TASK DIRECTIONS: Collect each line of the records containing the string "stop".

[Saved entries]
**src/tbf_defines.svh**
```systemverilog
/*
 * Constants of the Type B frame coder: timing counts, framing lengths,
 * checksum values, command codes and identifier field positions.
 * Assumes it is included by bare name; guarded against double inclusion.
 */
`ifndef TBF_DEFINES_SVH
`define TBF_DEFINES_SVH

// ----------------------------------------------------------------------------
// Timing
// ----------------------------------------------------------------------------
`define TBF_ETU_MASK_CARD 7'h7F     // Carrier cycles per bit minus one, rate 0
`define TBF_ETU_MASK_RDR  8'hFF     // Reader clocks per bit minus one, rate 0
`define TBF_SC_BIT        3         // Counter bit giving carrier / 16
`define TBF_GUARD_BITS    4         // Subcarrier-only bits before SOF
`define TBF_PON_CYCLES    5'h10     // Power-on reset length in reader clocks
`define TBF_RSP_TIMEOUT   65536     // Reader wait for a reply, clocks
`define TBF_FLIP_RUN      5'h08     // Mismatch run that marks a phase flip
`define TBF_IDLE_MAX      6'h20     // Quiet clocks that mean subcarrier off
`define TBF_ON_MIN        7'h40     // Active clocks before demodulating
// ----------------------------------------------------------------------------
// Framing and checksum
// ----------------------------------------------------------------------------
`define TBF_CHAR_LAST     4'h9      // Ten bit times per character or delimiter
`define TBF_SOF1_LAST     4'h1      // Two stop bits after SOF
`define TBF_MIN_BYTES     2'h3
`define TBF_CRC_INIT      16'hFFFF
`define TBF_CRC_POLY      16'h8408
`define TBF_CRC_RESIDUE   16'hF0B8
// ----------------------------------------------------------------------------
// Commands and replies
// ----------------------------------------------------------------------------
`define TBF_CMD_REQB      8'h05
`define TBF_CMD_READ_ID   8'h31
`define TBF_CMD_SYSINFO   8'h32
`define TBF_HDR_ATQB      8'h50
`define TBF_HDR_OK        8'h00
`define TBF_RSP_CRC0      4'h9      // Index of first checksum byte
`define TBF_RSP_LAST      4'hA      // Eleven reply bytes
`define TBF_RSP_BYTES     4'hB
`define TBF_RDR_LAST      2'h2      // Command plus two checksum bytes
// ----------------------------------------------------------------------------
// Identifier layout
// ----------------------------------------------------------------------------
`define TBF_UID_FEAT_LSB  36
`define TBF_UID_RSVD_LSB  44
`define TBF_UID_MFR_LSB   48
`define TBF_UID_CLASS_LSB 56
`define TBF_UID_RSVD      4'h0
`endif

```
**src/tbf_pkg.sv**
```systemverilog
/*
 * Types and checksum helpers shared by both link ends.
 * Assumes tbf_defines.svh is on the include path.
 */
`include "tbf_defines.svh"
package tbf_pkg;
	// ------------------------------------------------------------------------
	// State types
	// ------------------------------------------------------------------------
	typedef enum logic [1:0] {
		RX_HUNT = 2'h1,
		RX_CHAR = 2'h2
	} tbf_rx_t;

	typedef enum logic [7:0] {
		TX_IDLE   = 8'h01,
		TX_GUARD  = 8'h02,
		TX_SOF0   = 8'h04,
		TX_SOF1   = 8'h08,
		TX_CHAR   = 8'h10,
		TX_EOF    = 8'h20,
		TX_TAIL   = 8'h40,
		TX_LISTEN = 8'h80
	} tbf_tx_t;

	// ------------------------------------------------------------------------
	// Helpers
	// ------------------------------------------------------------------------
	// Reflected CCITT step, one bit, LSB first
	function automatic logic [15:0] tbf_crc_bit(input logic [15:0] crc, input logic b);
		tbf_crc_bit = {1'b0, crc[15:1]} ^ ((crc[0] ^ b) ? `TBF_CRC_POLY : 16'h0000);
	endfunction

	function automatic logic [15:0] tbf_crc_byte(input logic [15:0] crc, input logic [7:0] d);
		logic [15:0] c;
		c = crc;
		for (int i = 0; i < 8; i++) begin
			c = tbf_crc_bit(c, d[i]);
		end
		tbf_crc_byte = c;
	endfunction

	// Bit of a character: start 0, data LSB first, stop 1
	function automatic logic tbf_char_bit(input logic [7:0] d, input logic [3:0] idx);
		case (idx)
			4'h0:           tbf_char_bit = 1'b0;
			`TBF_CHAR_LAST: tbf_char_bit = 1'b1;
			default:        tbf_char_bit = d[3'(idx - 4'h1)];
		endcase
	endfunction
endpackage

```
**src/tbf_link_if.sv**
```systemverilog
/*
 * Link between reader and card: carrier clock, power-on reset, downlink
 * modulation and uplink load modulation. No clocking block.
 */
interface tbf_link_if;
	logic link_clk;  // Carrier, made by the reader
	logic pon_rst;   // Power-on reset, high while field not ready
	logic mod;       // High = modulated carrier (logic 0)
	logic lm;        // Card load modulation, BPSK subcarrier

	modport reader (output link_clk, output pon_rst, output mod, input lm);
	modport card   (input link_clk, input pon_rst, input mod, output lm);
endinterface

```
**src/tbf_reader.sv**
```systemverilog
/*
 * Reader end: makes the carrier and power-on reset, sends one command
 * frame on request and decodes the card's BPSK reply.
 * Assumes one card on the link; start_i is synchronous to clk_i.
 */
`include "tbf_defines.svh"
module tbf_reader
	import tbf_pkg::*;
#(
	parameter int RSP_TIMEOUT = `TBF_RSP_TIMEOUT
)
(
	// Clock and reset
	input  wire logic            clk_i,
	input  wire logic            srst_i,
	// Link
	tbf_link_if.reader           lnk,
	// Request
	input  wire logic [1:0]      rate_i,
	input  wire logic            start_i,
	input  wire logic [7:0]      cmd_i,
	// Reply
	output logic                 busy_o,
	output logic                 rsp_valid_o,
	output logic                 rsp_ok_o,
	output logic [71:0]          rsp_data_o
);
	if (RSP_TIMEOUT < 2) begin : g_chk
		$error("RSP_TIMEOUT must be at least 2");
	end
	localparam int TW = $clog2(RSP_TIMEOUT + 1);

	typedef struct packed {
		logic          lclk;
		logic [4:0]    por;
		logic          pon;
		logic [7:0]    fc;
		tbf_tx_t       txs;
		logic [3:0]    tbit;
		logic [1:0]    tidx;
		logic [7:0]    cmd;
		logic [15:0]   tcrc;
		logic          mod;
		logic          lm_s1;
		logic          lm_s2;
		logic [31:0]   dly;
		logic [4:0]    run;
		logic [5:0]    act;
		logic [6:0]    on;
		logic          lvl;
		logic          rprev;
		tbf_rx_t       rxs;
		logic [7:0]    rcnt;
		logic [3:0]    rbit;
		logic [9:0]    rsh;
		logic          infr;
		logic [15:0]   rcrc;
		logic [3:0]    nb;
		logic [71:0]   rsp;
		logic [TW-1:0] tout;
		logic          rsp_valid;
		logic          rsp_ok;
		logic          busy;
	} tbf_rdr_st_t;

	localparam tbf_rdr_st_t ST_RST = '{txs: TX_IDLE, rxs: RX_HUNT, pon: 1'b1, lvl: 1'b1,
		default: '0};

	tbf_rdr_st_t st;
	tbf_rdr_st_t nxt;

	// ------------------------------------------------------------------------
	// Next state
	// ------------------------------------------------------------------------
	always_comb begin
		logic [7:0] mask;
		logic       mism;
		logic [9:0] ch;
		logic [7:0] cur;
		logic       v;
		mask = `TBF_ETU_MASK_RDR >> rate_i;
		mism = 1'b0;
		ch   = 10'h000;
		cur  = 8'h00;
		v    = 1'b1;
		nxt  = st;
		nxt.rsp_valid = 1'b0;

		// Carrier divider and power-on reset for the card
		nxt.lclk = ~st.lclk;
		if (st.por != `TBF_PON_CYCLES) begin
			nxt.por = st.por + 5'h01;
		end
		nxt.pon = nxt.por != `TBF_PON_CYCLES;

		// BPSK demodulation: compare with one subcarrier period ago
		nxt.lm_s1 = lnk.lm & ~st.pon;              // Card output unknown before its reset
		nxt.lm_s2 = st.lm_s1;
		nxt.dly   = {st.dly[30:0], st.lm_s2};
		nxt.act   = (st.lm_s2 != st.dly[0]) ? 6'h00 :
			((st.act == `TBF_IDLE_MAX) ? st.act : st.act + 6'h01);
		nxt.on    = (st.act == `TBF_IDLE_MAX) ? 7'h00 :
			((st.on == `TBF_ON_MIN) ? st.on : st.on + 7'h01);
		mism      = st.lm_s2 ^ st.dly[31];
		nxt.run   = mism ? st.run + 5'h01 : 5'h00;   // Wraps: one flip per period
		if (st.on != `TBF_ON_MIN) begin
			nxt.lvl = 1'b1;
		end else if (mism && st.run == `TBF_FLIP_RUN) begin
			nxt.lvl = ~st.lvl;
		end

		// Character receiver on the decoded level
		nxt.rprev = st.lvl;
		ch        = {st.lvl, st.rsh[9:1]};
		case (st.rxs)
			RX_HUNT: begin
				if (st.rprev && !st.lvl) begin
					nxt.rxs  = RX_CHAR;
					nxt.rcnt = 8'h00;
					nxt.rbit = 4'h0;
				end
			end
			RX_CHAR: begin
				nxt.rcnt = (st.rcnt == mask) ? 8'h00 : st.rcnt + 8'h01;
				if (st.rcnt == (mask >> 1)) begin
					nxt.rsh  = ch;
					nxt.rbit = st.rbit + 4'h1;
					if (st.rbit == `TBF_CHAR_LAST) begin
						nxt.rxs = RX_HUNT;
						if (ch == 10'h000 && !st.infr) begin
							nxt.infr = 1'b1;
							nxt.rcrc = `TBF_CRC_INIT;
							nxt.nb   = 4'h0;
						end else if (ch == 10'h000) begin
							nxt.infr = 1'b0;
							if (st.txs == TX_LISTEN) begin
								nxt.txs       = TX_IDLE;
								nxt.rsp_valid = 1'b1;
								nxt.rsp_ok    = st.nb == `TBF_RSP_BYTES &&
									st.rcrc == `TBF_CRC_RESIDUE;
							end
						end else if (st.infr && !ch[0] && ch[9]) begin
							nxt.rcrc = tbf_crc_byte(st.rcrc, ch[8:1]);
							if (st.nb < `TBF_RSP_CRC0) begin
								nxt.rsp = {ch[8:1], st.rsp[71:8]};
							end
							if (st.nb != 4'hF) begin
								nxt.nb = st.nb + 4'h1;
							end
						end else begin
							nxt.infr = 1'b0;
						end
					end
				end
			end
			default: nxt.rxs = RX_HUNT;
		endcase

		// Command transmitter and reply wait
		nxt.fc = st.fc + 8'h01;
		cur    = (st.tidx == 2'h0) ? st.cmd :
			((st.tidx == 2'h1) ? ~st.tcrc[7:0] : ~st.tcrc[15:8]);
		case (st.txs)
			TX_IDLE: begin
				// Start only once the card is out of reset and its subcarrier has
				// been still a while, so a reply's tail never overlaps a command
				if (start_i && !st.pon && st.act == `TBF_IDLE_MAX) begin
					nxt.txs  = TX_SOF0;
					nxt.fc   = 8'h00;
					nxt.tbit = 4'h0;
					nxt.tidx = 2'h0;
					nxt.cmd  = cmd_i;
					nxt.tcrc = `TBF_CRC_INIT;
				end
			end
			TX_LISTEN: begin
				nxt.tout = st.tout + TW'(1);
				if (st.tout == TW'(RSP_TIMEOUT - 1)) begin
					nxt.txs       = TX_IDLE;
					nxt.rsp_valid = 1'b1;
					nxt.rsp_ok    = 1'b0;
				end
			end
			TX_SOF0, TX_SOF1, TX_CHAR, TX_EOF: begin
				if ((st.fc & mask) == mask) begin
					nxt.tbit = st.tbit + 4'h1;
					if (st.txs == TX_CHAR && st.tidx == 2'h0 && st.tbit != 4'h0 &&
							st.tbit != `TBF_CHAR_LAST) begin
						nxt.tcrc = tbf_crc_bit(st.tcrc, cur[3'(st.tbit - 4'h1)]);
					end
					if (st.txs == TX_SOF1 && st.tbit == `TBF_SOF1_LAST) begin
						nxt.tbit = 4'h0;
						nxt.txs  = TX_CHAR;
					end else if (st.txs != TX_SOF1 && st.tbit == `TBF_CHAR_LAST) begin
						nxt.tbit = 4'h0;
						nxt.tidx = (st.txs == TX_CHAR) ? st.tidx + 2'h1 : st.tidx;
						if (st.txs == TX_SOF0) begin
							nxt.txs = TX_SOF1;
						end else if (st.txs == TX_EOF) begin
							nxt.txs  = TX_LISTEN;
							nxt.tout = '0;
						end else if (st.tidx == `TBF_RDR_LAST) begin
							nxt.txs = TX_EOF;
						end
					end
				end
			end
			default: nxt.txs = TX_IDLE;
		endcase

		// Modulated carrier for zeros; unmodulated after EOF and while listening
		case (nxt.txs)
			TX_SOF0, TX_EOF: v = 1'b0;
			TX_SOF1:         v = 1'b1;
			TX_CHAR: begin
				cur = (nxt.tidx == 2'h0) ? nxt.cmd :
					((nxt.tidx == 2'h1) ? ~nxt.tcrc[7:0] : ~nxt.tcrc[15:8]);
				v   = tbf_char_bit(cur, nxt.tbit);
			end
			default:         v = 1'b1;
		endcase
		nxt.mod  = ~v;
		nxt.busy = nxt.txs != TX_IDLE;
	end

	// ------------------------------------------------------------------------
	// Registers
	// ------------------------------------------------------------------------
	always_ff @(posedge clk_i) begin
		if (srst_i) begin
			st <= ST_RST;
		end else begin
			st <= nxt;
		end
	end

	// Outputs straight from flops
	assign lnk.link_clk = st.lclk;
	assign lnk.pon_rst  = st.pon;
	assign lnk.mod      = st.mod;
	assign busy_o       = st.busy;
	assign rsp_valid_o  = st.rsp_valid;
	assign rsp_ok_o     = st.rsp_ok;
	assign rsp_data_o   = st.rsp;
endmodule
```
**src/flat_wrapper.sv**
```systemverilog
// flat-port wrapper written by rule: the top's interface ports become plain ports
module tbf_reader_flat import tbf_pkg::*;
#(
	parameter int RSP_TIMEOUT = `TBF_RSP_TIMEOUT
)
  (clk_i, srst_i, rate_i, start_i, cmd_i, busy_o, rsp_valid_o, rsp_ok_o, rsp_data_o, lnk_link_clk, lnk_pon_rst, lnk_mod, lnk_lm);
  tbf_link_if lnk_i ();
  input  wire logic clk_i;
  input  wire logic srst_i;
  input  wire logic [1:0] rate_i;
  input  wire logic start_i;
  input  wire logic [7:0] cmd_i;
  output logic busy_o;
  output logic rsp_valid_o;
  output logic rsp_ok_o;
  output logic [71:0] rsp_data_o;
  output wire logic [$bits(lnk_i.link_clk)-1:0] lnk_link_clk;
  output wire logic [$bits(lnk_i.pon_rst)-1:0] lnk_pon_rst;
  output wire logic [$bits(lnk_i.mod)-1:0] lnk_mod;
  input wire logic [$bits(lnk_i.lm)-1:0] lnk_lm;
  assign lnk_link_clk = lnk_i.link_clk;
  assign lnk_pon_rst = lnk_i.pon_rst;
  assign lnk_mod = lnk_i.mod;
  assign lnk_i.lm = lnk_lm;
  tbf_reader #(.RSP_TIMEOUT(RSP_TIMEOUT)) u_core (.clk_i(clk_i), .srst_i(srst_i), .lnk(lnk_i), .rate_i(rate_i), .start_i(start_i), .cmd_i(cmd_i), .busy_o(busy_o), .rsp_valid_o(rsp_valid_o), .rsp_ok_o(rsp_ok_o), .rsp_data_o(rsp_data_o));
endmodule
```
**config.mk**
```make
export PLATFORM = sky130hd
export DESIGN_NAME = tbf_reader_flat
export DESIGN_NICKNAME = d
export VERILOG_FILES = /design/src/tbf_pkg.sv /design/src/tbf_link_if.sv /design/src/tbf_reader.sv /design/src/flat_wrapper.sv
export VERILOG_INCLUDE_DIRS = /design/src /design/src/src
export SDC_FILE = /design/constraint.sdc
export NUM_CORES = 1
export LEC_CHECK = 0
export BUFFER_PORTS_ARGS = -buffer_cell sky130_fd_sc_hd__buf_2
export CAP_MARGIN = 30
export CORE_ASPECT_RATIO = 0.9
export CORE_MARGIN = 4
export CORE_UTILIZATION = 60
export DETAILED_ROUTE_END_ITERATION = 12
export PLACE_DENSITY = 0.77
export SLEW_MARGIN = 20
export SYNTH_ARGS = -nofsm -noshare
export SYNTH_HDL_FRONTEND = slang
export SYNTH_SLANG_ARGS = --single-unit
```
**constraint.sdc**
```tcl
create_clock -name clk_i -period 4.14 [get_ports clk_i]
set_input_delay 0.207 -clock clk_i [delete_from_list [all_inputs] [get_ports clk_i]]
set_output_delay 0.207 -clock clk_i [all_outputs]
set_load 0.01 [all_outputs]
```
After elaboration in Yosys (flattened, before gate mapping)
Cells that the tools add are included.

word-level totals
  flip-flop bits (word level) = 245
  bits of input ports = 14
  output and inout bits = 78

cells by class
  add/sub/neg operators = 13
  order comparisons = 3
  eq/ne operators = 45
  shift operators = 1
  muxes and demuxes = 73
  bitwise logic cells = 32
  reductions and logical operators = 41

operators by type and width
  cell                                                   count
  2-to-1 mux 92 bit                                      2
  2-to-1 mux 16 bit                                      11
  2-to-1 mux 72 bit                                      2
  XOR 15 x 16 -> 16 bit                                  9
  2-to-1 mux 8 bit                                       17
  2-to-1 mux 107 bit                                     1
  2-to-1 mux 93 bit                                      1
  2-to-1 mux 17 bit                                      5
  2-to-1 mux 46 bit                                      1
  2-to-1 mux 14 bit                                      3
  one-hot mux 17 bit (2 select lines)                    1
  NOT 8 bit                                              4
  one-hot mux 16 bit (2 select lines)                    1
  2-to-1 mux 2 bit                                       12
  one-hot mux 12 bit (2 select lines)                    1
  one-hot mux 8 bit (3 select lines)                     1
  2-to-1 mux 21 bit                                      1
  adder 17 x 1 -> 17 bit, second input constant          1
  equality test 17 x 16 -> 1 bit, second input constant  1
  adder 8 x 1 -> 8 bit, second input constant            2
  equality test 16 bit, second input constant            1
  equality test 4 bit, second input constant             4
  equality test 8 x 3 -> 1 bit, second input constant    2
  equality test 8 x 5 -> 1 bit, second input constant    2
  other kinds (57)                                       122

Depth between registers and ports, before layout
  depth after elaboration = 30
  mapped depth = 15
  mapped depth without buffers = 14

Least setup slack after synthesis
No wires, ideal clock.

  path kind = register to register
  start point = reg u_core.st[218] (netlist bit)
  end point = reg u_core.st, in the netlist u_core.lnk.mod
  arrival = 3.017 ns
  path slack = 1.036 ns
  cell stages (with the launch flop) = 13
  cells stage by stage = dfxtp_1 > buf_2 > inv_1 > ha_1 > nand2b_1 > o22ai_1 > or4b_1 > o211ai_2 > xor2_1 > o21ai_0 > mux4_2 > o211a_1 > nor4b_2

on the way
  longest elaborated chain between the ends = 17
  elaborated cells on any way between the ends = 43
  classes of those cells = 3 x add/sub; 8 x eq/ne; 19 x mux; 5 x bitwise; 8 x reduce/logical

RTL lines
  what                                    line               source
  start: declaration                      tbf_reader.sv:69   tbf_rdr_st_t st;
  start signal: assignment                tbf_reader.sv:233  st <= nxt;
  subtractor 3 x 1 -> 3 bit               tbf_reader.sv:189  nxt.tcrc = tbf_crc_bit(st.tcrc, cur[3'(st.tbit - 4'h1)]);
  binary-select mux 1 bit (select 3 bit)  tbf_reader.sv:189
  2-to-1 mux 1 bit (not written as such)  tbf_reader.sv:189
  XOR 1 bit                               tbf_pkg.sv:31      tbf_crc_bit = {1'b0, crc[15:1]} ^ ((crc[0] ^ b) ? `TBF_CRC_POLY : 16'h0000);
  2-to-1 mux 16 bit                       tbf_pkg.sv:31
  XOR 15 x 16 -> 16 bit                   tbf_pkg.sv:31
  2-to-1 mux 16 bit                       tbf_reader.sv:187  if (st.txs == TX_CHAR && st.tidx == 2'h0 && st.tbit != 4'h0 &&
  2-to-1 mux 16 bit                       tbf_reader.sv:185  if ((st.fc & mask) == mask) begin
  one-hot mux 16 bit (2 select lines)     tbf_reader.sv:163  case (st.txs)
  NOT 8 bit                               tbf_reader.sv:217  ((nxt.tidx == 2'h1) ? ~nxt.tcrc[7:0] : ~nxt.tcrc[15:8]);
  2-to-1 mux 8 bit                        tbf_reader.sv:217
  2-to-1 mux 8 bit                        tbf_reader.sv:216  cur = (nxt.tidx == 2'h0) ? nxt.cmd :
  binary-select mux 1 bit (select 3 bit)  tbf_pkg.sv:48      default: tbf_char_bit = d[3'(idx - 4'h1)];
  2-to-1 mux 1 bit (not written as such)  tbf_pkg.sv:48
  one-hot mux 1 bit (2 select lines)      tbf_pkg.sv:45      case (idx)
  one-hot mux 1 bit (2 select lines) (*)  tbf_reader.sv:212  case (nxt.txs)
  NOT 1 bit (*)                           tbf_reader.sv:222  nxt.mod = ~v;

Mark *: on every way between the ends. The rest lies on a longest branch, timed or not. The select of a mux whose other input is x is not followed.
A chain may end at the register's enable or synchronous reset.

Worst setup path after layout
Same ends and word-level chain as after synthesis.

==> flow_summary.yaml <==
run_status:
  outcome: "completed"
detailed_routing:
  first_pass_iters: 5
  postRouteAntennaNets: 0
  vias: 8627
  viasPerCell: 5.52
  drc: 0
  wl_per_cell_um: 14.8
  drt_iter0_markers: 554
  routed_wl_um: 23200
die:
  boundaryPins: 92
  design.die.area_um2: 20700
  row_count: 46
  start_util_pct: 61.9
  dieWidth_um: 151
  die_h_um: 137
  coreArea_um2: 17900
critical_path:
  crit_path_max_fanout: 14
  endpoint_kind: "flip-flop"
  path_class: "flip-flop to flip-flop"
  cp_cell_sequence: "ha_1, nor3b_1, nand3_1, nand2_1, nor2_1, a22o_1, inv_1, ha_1, xor2_1, nand2_1, a2111oi_0, nor4b_2"
  cpPeakStageDelay_ns: 0.67
  crit_slowest_cell: "dfxtp_1"
  start_kind: "flip-flop"
  crit_required_ns: 4.53
  cp.arrival_ns: 3.98
power:
  ir_drop_uv: 356
  power.density_nw_per_um2: 413
  leakage_nw: 4.88
synthesis:
  synth.most_common_cell: "dfxtp_1"
  yosys.cell_types.count: 72
  async_reset_ff_share_pct: 0
  synth_top_area_cell: "dfxtp_1"
  synth_cells: 1301
  ys_seq_area_share_pct: 44.1
  ys_top_cells_by_count: "dfxtp_1, nand2_1, nor2_1, a21oi_1, buf_4"
  yosysWarnings: 0
  synth_top_area_share_pct: 44.1
  ys_seq_elements: 244
  synth-main-ff-cell: "dfxtp_1"
  synth_edf_count: 0
  syn_avg_cell_area_um2: 8.52
  synth.area.top_cells: "dfxtp_1, nand2_1, a21oi_1, buf_4, nor2_1"
  synth_area_um2: 11100
layout:
  fillers: 1475
  diodes: 0
  area_growth_pct: 9.11
  drive_gt1_share_pct: 12.6
  final_nets: 1347
clocking:
  clk_pin_slew_ns: 0.07
  cts_resized: 0
  cts.sinks: 244
  cts_setup_buffers: 0
  cts_hold_buf: 7
  insertion_delay_ns: 0.52
  root_buffer: "clkbuf_16"
  cts_inserted_buffers: 25
  cts.path.max_buffers: 3
  htreeDepth: 1
  cts_tree: "built"
global_routing:
  grt_pass1_wl_um: 38000
  grt_pass1_vias: 7894
  overflow: 0
  grt_max_degree: 100
  antenna_found_initial: 0
  gr-usage-all-layers_pct: 21.8
sta:
  setup_viol: 0
  fin_crit_sh_pct: 86.7
  hold_ws_ns: 0.00975
  fmax_mhz: 279
  worst_pin_slew_ns: 0.904
  period_needed_ns: 3.59
  final_hold_viol_count: 0
  relSlewSlack_pct: 39.5
  clock-skew-final_ns: 0.0174
  rsz0062_at_grt: "false"
  tns_ns: 0
  drv_slew: 0
placement:
  io_buffers: 91
  dp_hpwl_um: 15600
  place.gp.congestion: 0.927
hold_path:
  hp-class: "input pin to flip-flop"
flow_run:
  maxCapViolCount: 0
-- per-stage QoR --
stage,setup slack (ns),utilization (%),instance area (µm²),instances,total power [W]
finish,0.552,67.6,12100,1564,0.00499
global route,0.260,67.6,12100,1564,0.00518
CTS,0.605,67.6,12100,1564,0.00504
global placement,0.725,62.4,11200,1512,0.00272
floorplan,1.04,-,11100,1302,0.00267
detailed placement,0.619,62.4,11200,1512,0.00273
-- flip-flops by register name (all words and copies together), names as in the netlist --
| signal | flops |
|---|---|
| u_core.busy_o | 1 |
| u_core.lnk.link_clk | 1 |
| u_core.lnk.mod | 1 |
| u_core.lnk.pon_rst | 1 |
| u_core.nxt | 34 |
| u_core.rsp_data_o | 72 |
| u_core.rsp_ok_o | 1 |
| u_core.rsp_valid_o | 1 |
| u_core.st | 132 |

ANSWER AREA:
`define TBF_SOF1_LAST     4'h1      // Two stop bits after SOF
	// Bit of a character: start 0, data LSB first, stop 1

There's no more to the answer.